Nuovi voucher, Inps spiega come funzionano

6 Luglio 2017, di Livia Liberatore

Arrivano i nuovi voucher, dopo l’abolizione della vecchia disciplina del lavoro occasionale avvenuta lo scorso marzo. Oggi l’Inps ha pubblicato la circolare 107/2017, che spiega tutti i dettagli. Il nuovo contratto per le prestazioni occasionali si chiamerà “Presto” e dal 10 luglio Inps metterà online la nuova piattaforma per la gestione di tutti gli adempimenti.

I nuovi voucher saranno di due tipi. Il libretto di famiglia, se il datore di lavoro è una persona fisica non nell’esercizio di un’impresa o di una libera professione, in pratica rivolto ai privati cittadini per lavori domestici, e il Contratto di prestazione occasionale per tutti gli altri datori. La circolare dell’Inps precisa anche gli importi: il “Presto” utilizzabile dalle famiglie resta di dieci euro, con un netto che arriva al lavoratore di otto euro, mentre con i precedenti voucher era di 7,5.

Per il contratto di prestazione occasionale la paga minima è di nove euro all’ora, ma si dovranno pagare minimo 36 euro, cioè il corrispettivo di quattro ore, anche se quelle lavorate sono di meno. Confermato anche il tetto massimo per l’uso dei voucher: un lavoratore non potrà guadagnare più di 5000 euro all’anno e dallo stesso committente non più di 2500. I valori menzionati si intendono netti, quindi senza contributi, premi e commissioni. Disciplina leggermente diversa per pensionati, studenti under 25, disoccupati e beneficiari di redditi di inclusione, come prevede il decreto legge 50/2017.
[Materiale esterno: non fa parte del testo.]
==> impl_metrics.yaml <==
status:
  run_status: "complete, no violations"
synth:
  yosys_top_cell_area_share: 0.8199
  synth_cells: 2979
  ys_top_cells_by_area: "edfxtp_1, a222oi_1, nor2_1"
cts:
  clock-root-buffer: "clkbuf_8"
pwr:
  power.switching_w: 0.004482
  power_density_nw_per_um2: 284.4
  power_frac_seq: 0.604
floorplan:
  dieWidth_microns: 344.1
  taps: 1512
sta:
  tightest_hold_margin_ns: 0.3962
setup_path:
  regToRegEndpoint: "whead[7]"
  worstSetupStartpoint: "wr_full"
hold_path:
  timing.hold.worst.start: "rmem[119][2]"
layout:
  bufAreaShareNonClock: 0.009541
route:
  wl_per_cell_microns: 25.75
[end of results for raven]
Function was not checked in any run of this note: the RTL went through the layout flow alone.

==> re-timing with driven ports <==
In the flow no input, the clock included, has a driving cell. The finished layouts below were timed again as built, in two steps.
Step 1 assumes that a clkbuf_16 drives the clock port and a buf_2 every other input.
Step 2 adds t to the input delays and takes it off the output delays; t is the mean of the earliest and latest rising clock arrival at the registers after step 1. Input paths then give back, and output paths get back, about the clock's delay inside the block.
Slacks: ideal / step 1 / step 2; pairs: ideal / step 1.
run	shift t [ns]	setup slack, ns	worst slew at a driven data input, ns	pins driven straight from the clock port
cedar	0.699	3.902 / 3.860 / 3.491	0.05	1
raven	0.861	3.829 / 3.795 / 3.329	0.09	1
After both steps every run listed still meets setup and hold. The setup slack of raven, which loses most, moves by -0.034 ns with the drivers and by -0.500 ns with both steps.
Il lavoratore dovrà confermare sulla piattaforma online di aver effettivamente svolto l’attività, in modo che il committente non possa annullarla in un momento successivo. L’utilizzatore può revocare la prestazione nei tre giorni seguenti a quello dell’attività prevista, nel caso in cui questa non sia svolta. Si tratta di misure prese per evitare gli abusi.